Im a bit of control freak and really working on this, im at a stage where i take no interest in his life i dont even know where he lives at the moment, i have definitely worked on this and only even try and control my actions and emotions.

H felt that he wasnt my priority, that he wasnt 1 st on the list that he was always “later” after the kids after my work and in reality between work and dropping and picking up the kids I was exhausted and yes i just about managed to do all the basics, i felt burnt out and with his we need to do something about our marriage i just felt like i was pushing him away more and more the more he pressed. Just before he ended things he booked a spa for us for a long weekend and arranged for his mum to have kids, this was the first time in months that i felt excited and a relief that he has done something rather than pressed me. I was in ic, and honestly i feel so much better, i just think im having a feeling sorry for myself day particularly after he said i stopped loving you.

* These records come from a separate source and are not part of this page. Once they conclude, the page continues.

[config.mk]
export PLATFORM = sky130hd
export DESIGN_NAME = timer_single_pulse_capture
export DESIGN_NICKNAME = d
export VERILOG_FILES = /design/src/timer_pkg.sv /design/src/edge_if.sv /design/src/timer_single_pulse_capture.sv /design/src/pin_edge_sync.sv
export SDC_FILE = /design/constraint.sdc
export NUM_CORES = 1
export LEC_CHECK = 0
export BUFFER_PORTS_ARGS = -buffer_cell sky130_fd_sc_hd__buf_2
export CELL_PAD_IN_SITES_DETAIL_PLACEMENT = 1
export CELL_PAD_IN_SITES_GLOBAL_PLACEMENT = 1
export CORE_MARGIN = 3
export CORE_UTILIZATION = 40
export DETAILED_ROUTE_END_ITERATION = 7
export MAX_ROUTING_LAYER = met4
export PLACE_DENSITY_LB_ADDON = 0.1
export SYNTH_ARGS = -nofsm -noshare
export SYNTH_HDL_FRONTEND = slang
export SYNTH_SLANG_ARGS = --single-unit
[constraint.sdc]
create_clock -name i_clock -period 9.64 [get_ports i_clock]
set_input_delay 1.446 -clock i_clock [delete_from_list [all_inputs] [get_ports i_clock]]
set_output_delay 1.446 -clock i_clock [all_outputs]
set_load 0.02 [all_outputs]
[src/timer_pkg.sv]
// constants, encodings and state types for the single pulse / capture timer
// assumes one clock; the count rate arrives as a one-cycle enable pulse
package timer_pkg;

    // -----------------------------------------------------------------
    // widths and counter constants
    // -----------------------------------------------------------------
    localparam int CNT_W = 10;
    localparam int CMP_P_W = 3;
    localparam int P_LOW_W = 7;
    localparam logic [CNT_W-1:0] CNT_MAX = 10'h3FF;
    localparam logic [CNT_W-1:0] CNT_ONE = 10'h001;
    localparam logic [CNT_W-1:0] CNT_RST = 10'h000;
    localparam logic [CNT_W-1:0] CMP_A_RST = 10'h000;
    localparam logic [P_LOW_W-1:0] P_LOW_ZERO = 7'h00;
    localparam logic [CNT_W:0] FULL_PERIOD = 11'h400;

    // -----------------------------------------------------------------
    // pin indices of the synchroniser
    // -----------------------------------------------------------------
    localparam int PIN_TRIG = 0;
    localparam int PIN_CAP = 1;
    localparam int PIN_N = 2;

    // -----------------------------------------------------------------
    // operating modes and pin action encodings
    // -----------------------------------------------------------------
    typedef enum logic [1:0] {
        OP_COMPARE = 2'h0,
        OP_CAPTURE = 2'h1,
        OP_PWM = 2'h2,
        OP_TIMER = 2'h3
    } op_mode_t;

    // pwm / single pulse pin action
    localparam logic [1:0] PA_FORCE_INACT = 2'h0;
    localparam logic [1:0] PA_FORCE_ACT = 2'h1;
    localparam logic [1:0] PA_PWM = 2'h2;
    localparam logic [1:0] PA_SINGLE = 2'h3;
    // capture edge select
    localparam logic [1:0] CAP_RISE = 2'h0;
    localparam logic [1:0] CAP_FALL = 2'h1;
    localparam logic [1:0] CAP_BOTH = 2'h2;
    localparam logic [1:0] CAP_NONE = 2'h3;
    // compare match pin action
    localparam logic [1:0] CM_NONE = 2'h0;
    localparam logic [1:0] CM_LOW = 2'h1;
    localparam logic [1:0] CM_HIGH = 2'h2;
    localparam logic [1:0] CM_TOGGLE = 2'h3;

    // -----------------------------------------------------------------
    // state records
    // -----------------------------------------------------------------
    typedef struct packed {
        logic run;
        logic run_d;
        logic [CNT_W-1:0] count;
        logic [CNT_W-1:0] cmp_a;
        logic out_lvl;
        logic pin;
        logic flag_a;
        logic flag_p;
    } timer_state_t;

    localparam timer_state_t TIMER_RST = '{
        run: 1'b0, run_d: 1'b0, count: CNT_RST, cmp_a: CMP_A_RST,
        out_lvl: 1'b0, pin: 1'b0, flag_a: 1'b0, flag_p: 1'b0};

    typedef struct packed {
        logic [PIN_N-1:0] s1;
        logic [PIN_N-1:0] s2;
        logic [PIN_N-1:0] s3;
    } edge_state_t;

    localparam edge_state_t EDGE_RST = '{s1: 2'h0, s2: 2'h0, s3: 2'h0};

endpackage : timer_pkg

[src/edge_if.sv]
// edge events passed from the pin synchroniser to the timer core
// assumes both ends share i_clock
interface edge_if;
    logic [timer_pkg::PIN_N-1:0] rise;
    logic [timer_pkg::PIN_N-1:0] fall;
    modport src (output rise, output fall);
    modport dst (input rise, input fall);
endinterface : edge_if

[src/timer_single_pulse_capture.sv]
// 10-bit standard timer core: compare, pwm, single pulse and capture modes
// assumes control bits are held by software; the count rate is i_count_tick
//
// Functional notes
// RULE1: pwm counting and compare keep running when pin action is 00 or 01.
// RULE2: pwm ignores clear source select; swap bit picks the period register.
// RULE3: mode 10 with pin action 11 selects single pulse output.
// RULE4: a software rise of the run bit starts the pulse.
// RULE5: trigger pin active edge sets the run bit in single pulse mode.
// RULE6: run rising starts the counter and drives the leading edge.
// RULE7: run cleared or compare A match ends the pulse; match clears run.
// RULE8: single pulse compare A match raises the compare A flag.
// RULE9: single pulse counter zeroes only on run rise; P, clear, swap unused.
// RULE10: software keeps pin action at 11 during single pulse mode.
// RULE11: mode 01 is capture; pin action picks rising, falling or both edges.
// RULE12: capture counter starts on run rise and runs until run falls.
// RULE13: each active capture edge copies the counter to compare A, sets flag.
// RULE14: capture P match zeroes the counter, flags; P of zero runs to 3FF.
// RULE15: pin action 11 in capture mode disables capture, counter still runs.
// RULE16: capture has no output; level, invert, clear and swap bits ignored.
// RULE17: counter is 10 bits wide, maximum count 3FF.
// RULE18: output invert bit inverts the timer output pin in compare, pwm and single pulse modes; mode 11 drives the pin low.
// RULE19: each run bit rise returns the output to the initial level; pwm pin action 00 or 01 keeps its forced level instead.
// RULE20: trigger and capture pins are synchronised and edge detected first.
module timer_single_pulse_capture
    import timer_pkg::*;
(
    // clock and reset
    input wire logic i_clock,
    input wire logic i_rst_b,
    // count rate enable
    input wire logic i_count_tick,
    // run bit write
    input wire logic i_run_wr,
    input wire logic i_run_wdata,
    // mode and pin action
    input wire logic i_op_select_hi,
    input wire logic i_op_select_lo,
    input wire logic i_pin_action_hi,
    input wire logic i_pin_action_lo,
    // waveform controls
    input wire logic i_clear_source_sel,
    input wire logic i_duty_period_swap,
    input wire logic i_output_initial_level,
    input wire logic i_output_invert,
    // compare values
    input wire logic i_compare_a_wr,
    input wire logic [CNT_W-1:0] i_compare_a_wdata,
    input wire logic [CMP_P_W-1:0] i_compare_p_value,
    // flag clears
    input wire logic i_match_a_clr,
    input wire logic i_match_p_clr,
    // external pins
    input wire logic i_ext_trigger_pin,
    input wire logic i_capture_input_pin,
    // outputs
    output logic o_timer_out_pin,
    output logic o_counter_run_bit,
    output logic [CNT_W-1:0] o_compare_a_value,
    output logic [CNT_W-1:0] o_count_value,
    output logic o_match_a_flag,
    output logic o_match_p_flag
);

    timer_state_t s_reg;
    timer_state_t s_next;
    edge_if ev ();

    op_mode_t op;
    logic [1:0] pa;
    logic sp_mode;
    logic cap_mode;
    logic run_rise;
    logic tick;
    logic [CNT_W-1:0] cnt_inc;
    logic [CNT_W-1:0] p_mark;
    logic hit_a;
    logic hit_p;
    logic cap_edge;
    logic clr_cnt;
    logic set_a;
    logic set_p;
    logic [CNT_W:0] duty;

    // -----------------------------------------------------------------
    // pin synchroniser
    // -----------------------------------------------------------------
    // RULE20 sync both pins
    pin_edge_sync u_sync (
        .i_clock(i_clock),
        .i_rst_b(i_rst_b),
        .i_pins({i_capture_input_pin, i_ext_trigger_pin}),
        .ev(ev.src)
    );

    // -----------------------------------------------------------------
    // decode and comparators
    // -----------------------------------------------------------------
    assign op = op_mode_t'({i_op_select_hi, i_op_select_lo});
    assign pa = {i_pin_action_hi, i_pin_action_lo};
    // RULE3 single pulse decode (RULE10 pin action held)
    assign sp_mode = (op == OP_PWM) && (pa == PA_SINGLE);
    // RULE11 capture decode
    assign cap_mode = (op == OP_CAPTURE);
    assign run_rise = s_reg.run & ~s_reg.run_d;
    assign tick = i_count_tick & s_reg.run & ~run_rise;
    // RULE17 ten-bit count wraps after 3FF
    assign cnt_inc = s_reg.count + CNT_ONE;
    assign p_mark = {i_compare_p_value, P_LOW_ZERO};
    assign hit_a = tick & (cnt_inc == s_reg.cmp_a);
    // RULE14 P of zero matches at the wrap only
    assign hit_p = tick & (cnt_inc == p_mark);

    // RULE11 capture edge select
    // RULE15 pin action 11 never captures
    always_comb begin
        case (pa)
            CAP_RISE: cap_edge = cap_mode & ev.rise[PIN_CAP];
            CAP_FALL: cap_edge = cap_mode & ev.fall[PIN_CAP];
            CAP_BOTH: cap_edge = cap_mode & (ev.rise[PIN_CAP] | ev.fall[PIN_CAP]);
            default: cap_edge = 1'b0;
        endcase
    end

    // RULE2 pwm period from swap bit
    // RULE9 single pulse never clears
    always_comb begin
        case (op)
            OP_CAPTURE: clr_cnt = hit_p;
            OP_PWM: clr_cnt = sp_mode ? 1'b0 : (i_duty_period_swap ? hit_a : hit_p);
            default: clr_cnt = i_clear_source_sel ? hit_a : hit_p;
        endcase
    end

    assign duty = i_duty_period_swap
        ? ((i_compare_p_value == '0) ? FULL_PERIOD : {1'b0, p_mark})
        : {1'b0, s_reg.cmp_a};
    // RULE8 single pulse match flags A
    // RULE13 capture flags A
    assign set_a = cap_edge | (hit_a & ~cap_mode);
    assign set_p = hit_p & ~sp_mode & ~((op[0] == op[1]) & i_clear_source_sel);

    // -----------------------------------------------------------------
    // next state
    // -----------------------------------------------------------------
    always_comb begin
        s_next = s_reg;
        s_next.run_d = s_reg.run;
        if (i_run_wr) begin
            s_next.run = i_run_wdata;
        end
        // RULE7 compare A ends pulse
        if (sp_mode && hit_a) begin
            s_next.run = 1'b0;
        end
        // RULE5 trigger sets run
        if (sp_mode && ev.rise[PIN_TRIG]) begin
            s_next.run = 1'b1;
        end
        // RULE12 counter restarts on run rise
        if (run_rise) begin
            s_next.count = CNT_RST;
        end else if (tick) begin
            // RULE1 counting independent of pin action
            s_next.count = clr_cnt ? CNT_RST : cnt_inc;
        end
        if (i_compare_a_wr) begin
            s_next.cmp_a = i_compare_a_wdata;
        end
        // RULE13 latch counter into compare A
        if (cap_edge) begin
            s_next.cmp_a = s_reg.count;
        end
        if (i_match_a_clr) begin
            s_next.flag_a = 1'b0;
        end
        if (set_a) begin
            s_next.flag_a = 1'b1;
        end
        if (i_match_p_clr) begin
            s_next.flag_p = 1'b0;
        end
        if (set_p) begin
            s_next.flag_p = 1'b1;
        end
        case (op)
            OP_PWM: begin
                if (sp_mode) begin
                    // RULE4 RULE6 pulse follows run bit
                    s_next.out_lvl = s_next.run ? i_output_initial_level
                                                : ~i_output_initial_level;
                end else if (pa == PA_FORCE_INACT) begin
                    s_next.out_lvl = ~i_output_initial_level;
                end else if (pa == PA_FORCE_ACT) begin
                    s_next.out_lvl = i_output_initial_level;
                end else if (run_rise) begin
                    s_next.out_lvl = i_output_initial_level;
                end else if (s_reg.run) begin
                    s_next.out_lvl = ({1'b0, s_next.count} < duty)
                        ? i_output_initial_level : ~i_output_initial_level;
                end
            end
            OP_CAPTURE: begin
                s_next.out_lvl = s_reg.out_lvl;
            end
            default: begin
                // RULE19 run rise restores initial level
                if (run_rise) begin
                    s_next.out_lvl = i_output_initial_level;
                end else if (hit_a) begin
                    case (pa)
                        CM_LOW: s_next.out_lvl = 1'b0;
                        CM_HIGH: s_next.out_lvl = 1'b1;
                        CM_TOGGLE: s_next.out_lvl = ~s_reg.out_lvl;
                        default: s_next.out_lvl = s_reg.out_lvl;
                    endcase
                end
            end
        endcase
        // RULE16 no output in capture mode
        // RULE18 output invert
        s_next.pin = (op == OP_CAPTURE || op == OP_TIMER) ? 1'b0
                                                          : s_next.out_lvl ^ i_output_invert;
    end

    always_ff @(posedge i_clock or negedge i_rst_b) begin
        if (!i_rst_b) begin
            s_reg <= TIMER_RST;
        end else begin
            s_reg <= s_next;
        end
    end

    assign o_timer_out_pin = s_reg.pin;
    assign o_counter_run_bit = s_reg.run;
    assign o_compare_a_value = s_reg.cmp_a;
    assign o_count_value = s_reg.count;
    assign o_match_a_flag = s_reg.flag_a;
    assign o_match_p_flag = s_reg.flag_p;
endmodule : timer_single_pulse_capture

[src/pin_edge_sync.sv]
// two-stage synchroniser and edge detector for the trigger and capture pins
// assumes pins are asynchronous levels; edges come out one cycle wide
module pin_edge_sync
    import timer_pkg::*;
(
    // clock and reset
    input wire logic i_clock,
    input wire logic i_rst_b,
    // raw pins
    input wire logic [PIN_N-1:0] i_pins,
    // edge events
    edge_if.src ev
);

    edge_state_t s_reg;
    edge_state_t s_next;

    // -----------------------------------------------------------------
    // shift chain; s1 feeds only s2
    // -----------------------------------------------------------------
    always_comb begin
        s_next = s_reg;
        s_next.s1 = i_pins;
        s_next.s2 = s_reg.s1;
        s_next.s3 = s_reg.s2;
    end

    always_ff @(posedge i_clock or negedge i_rst_b) begin
        if (!i_rst_b) begin
            s_reg <= EDGE_RST;
        end else begin
            s_reg <= s_next;
        end
    end

    // RULE20 edge detect after sync
    for (genvar g = 0; g < PIN_N; g++) begin : g_edge
        assign ev.rise[g] = s_reg.s2[g] & ~s_reg.s3[g];
        assign ev.fall[g] = ~s_reg.s2[g] & s_reg.s3[g];
    end

endmodule : pin_edge_sync

==> results.json <==
{
  "status": "complete, no violations",
  "drv_slew": 0,
  "die_x_um": 90.5,
  "yosysUniqueCellTypes": 61,
  "n_antenna_cell": 0,
  "syn_nets": 382,
  "startpoint_type": "flop",
  "clkLatencyLatePin_ns": 0.30,
  "fmax_ghz": 0.175,
  "synth.most_common_cell": "o21ai_0",
  "critPathTopFamily": "compound AO/OA/AOI/OAI gates",
  "grt_pass1_wl_mm": 13.5,
  "io_pins": 55,
  "cts_htree_levels": 2,
  "clkSinkCount": 32,
  "post_cts_buffers": 0,
  "hold_path_class": "flop to flop",
  "detail_route.first_pass.iterations": 4,
  "num_vias": 2502,
  "cp_common_cell": "a21oi_1",
  "cts_resized": 0,
  "drtAntennaViolNets": 0,
  "core_area_sq_mm": 0.00687,
  "gp_congestion": 0.933,
  "cts_root_buf": "clkbuf_8",
  "required_ns": 9.82,
  "finalCriticalPeriod_ns": 5.73,
  "drive_gt1_share_pct": 21.6,
  "cts_buffers": 5,
  "wl_mm": 8.19,
  "syn-cell-area_sq_mm": 0.00286,
  "synth_edf_count": 0,
  "synth_area_leaders": "dfrtp_1 28%, ha_1 8.8%, buf_4 6.3%",
  "grt_use_total_pct": 21.2,
  "cp.buffers_inverters": 0,
  "rows": 30,
  "first_iter_violations": 139,
  "die-area_sq_mm": 0.00819,
  "hold_viol_final": 0,
  "vdd_drop_max_mv": 0.0709,
  "drc": 0,
  "grt_start_max_net_pins": 33,
  "ys_async_sr_fraction_pct": 100,
  "critical_path.max_stage_delay_ns": 0.74,
  "dominantRegCellSynth": "dfrtp_1",
  "synthToLayoutAreaGrowth_pct": 8.94,
  "finClkSkew_ns": 0.00644,
  "first_global_vias": 2522,
  "slew_headroom_pct": 46.5,
  "rsz0062_at_grt": "no",
  "clk_path_buf_depth": 2,
  "initial_utilization_pct": 41.6,
  "fin_crit_sh_pct": 59.4,
  "layout.nets": 406,
  "detail_route.wl_per_cell_um": 18.1,
  "maxCapViolations": 0,
  "netlist.area_leader.share_pct": 28.0,
  "avgSynthCellArea_sq_um": 8.63,
  "hpwl_mm": 6.35,
  "final_core_util_pct": 45.3,
  "worstPathArrival_ns": 5.90,
  "synth_seq_cells": 32,
  "cp_cell_sequence": "ha_1 > and2_1 > nand3_1 > xnor2_1 > a2111oi_4 > and2_4 > a211o_2 > a21oi_1 > o21ai_0 > o31ai_1 > ha_1 > a21o_1 > a21oi_1 > o21ai_0 > a21oi_1 > a31o_2 > a311o_2 > o21ba_2 > o211ai_1 > a211oi_1",
  "yosysWarnings": 0,
  "netlist_top_cells_count": "33 x o21ai_0, 32 x dfrtp_1, 29 x nand2_1",
  "cts_tree": "yes",
  "worstSetupPathType": "flop to flop",
  "cpMaxStageDelayCell": "dfrtp_1",
  "setup_viol": 0,
  "viasPerCell": 5.54,
  "power.density_mw_per_mm2": 123,
  "leakagePower_nw": 1.43,
  "clkTransAtPathRegs_ns": 0.08,
  "portBuffers": 54,
  "tns_ns": 0,
  "holdBufCountCts": 0,
  "fillers": 827,
  "tightestPinTransition_ns": 0.802,
  "fp.dieH_um": 90.5,
  "postSynthCellCount": 331,
  "critPathCaptureType": "flop",
  "crit_fanout": 15,
  "seq_area_frac_synth_pct": 28.0,
  "overflow": 0,
  "grt_antenna_before_repair": 0,
  "synth_top_cell_by_area": "dfrtp_1"
}
-- cells by family (layout without fill, tap and decap cells) --
family / after synthesis / in the layout / synth area share (%)
adder cells (fa/ha/maj): 20 / 20 / 8.76
buffers and inverters: 55 / 80 / 10.7
multiplexers: 14 / 14 / 4.95
AO/OA/AOI/OAI: 90 / 90 / 20.9
XOR/XNOR: 17 / 17 / 6.18
flip-flops: 32 / 32 / 28.0
AND/OR/NAND/NOR: 103 / 103 / 20.4
-- cell usage in the layout, fill, tap and decap left out, types with 2 or more instances in the layout --
cell type   count
o21ai_1         3
a31oi_1         2
clkbuf_8        5
a211oi_1        4
xnor3_1         2
o31a_1          2
nor4bb_1        2
nor2_1         17
a211o_1         2
mux2i_1        13
o21a_1          3
and2_4          2
xor2_1          4
nor2b_1         3
and2_1          4
dfrtp_1        32
o22ai_1         2
o21ai_0        33
and3_1          3
ha_1           20
nand3_1        10
a21oi_1        14
a21o_1          2
nand3b_1        2
inv_1          17
clkinvlp_4      2
nand2_1        29
nor3_1          4
nand4_1         5
buf_2          54
a311oi_1        2
xnor2_1        11
o31ai_1         4
nor4_1          2
nand2b_1       10
o211ai_1        3
-- final cells by class --
type                       count  area [sq um]  area share [%]
clock buffer                   5          68.8            2.21
sequential                    32           801            25.7
timing repair buffer          55           278            8.93
multi-input combinational    244          1760            56.4
tap                           96           120            3.86
clock inverter                 3          23.8           0.764
inverter                      17          63.8            2.05
-- routing by layer --
| layer | GRT usage [%] | wire [um] | vias up |
|---|---|---|---|
| met5 | - | 0 | - |
| met4 | 5.74 | 130 | 0 |
| met3 | 3.17 | 429 | 10 |
| met2 | 31.5 | 3620 | 75 |
| met1 | 30.0 | 4020 | 1203 |
| li1 | - | - | 1214 |
-- through the flow --
step | instance area (sq um) | worst slack [ns] | hold slack [ns] | total power [mW] | std cells
2_1_floorplan | 2860 | 4.48 | 0.331 | 0.243 | 331
3_3_place_gp | 3020 | 3.95 | 0.332 | 0.272 | 444
3_5_place_dp | 3020 | 3.83 | 0.344 | 0.274 | 444
4_1_cts | 3110 | 3.93 | 0.363 | 0.389 | 452
5_1_grt | 3110 | 3.47 | 0.367 | 0.410 | 452
6_report | 3110 | 3.91 | 0.358 | 0.383 | 452
-- report_power, final --
part	internal [mW]	leakage, nW	switching (mW)
Combinational	0.0444	0.987	0.0629
Clock	0.0512	0.0404	0.0612
Sequential	0.145	0.404	0.0189
Total	0.240	1.43	0.143
-- final timing paths --
path | startpoint | to | slack [ns] | depth (start not counted)
worst max-delay path | o_count_value[0]$_DFF_PN0_ | o_timer_out_pin$_DFF_PN0_ | 3.91 | 20
worst min-delay path | u_sync.s_next[2]$_DFF_PN0_ | u_sync.s_next[0]$_DFF_PN0_ | 0.36 | 0
worst max register to register | o_count_value[0]$_DFF_PN0_ | o_timer_out_pin$_DFF_PN0_ | 3.91 | 20
worst min register to register | u_sync.s_next[2]$_DFF_PN0_ | u_sync.s_next[0]$_DFF_PN0_ | 0.36 | 0
max in group asynchronous | i_rst_b | u_sync.s_next[3]$_DFF_PN0_ | 7.90 | 1
min in group asynchronous | i_rst_b | o_count_value[2]$_DFF_PN0_ | 1.23 | 1
(Power assumes the default switching activity.)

He doesnt want to tell the kids about ow, as in he only wants them to know thT she is a friend thats it. Its just one of those sneaky ways to integrate her into their lives. Ow is 22 for goodness sake and lives at home with mum and dad.
He said he would like her to get to know the kids.

You are right about victim mentality and im really changing that for myself, anything you advice i read about it. I should have heard him when he was screaming that we are in trouble, i shouldnt have felt sorry for myself. But that is all history now.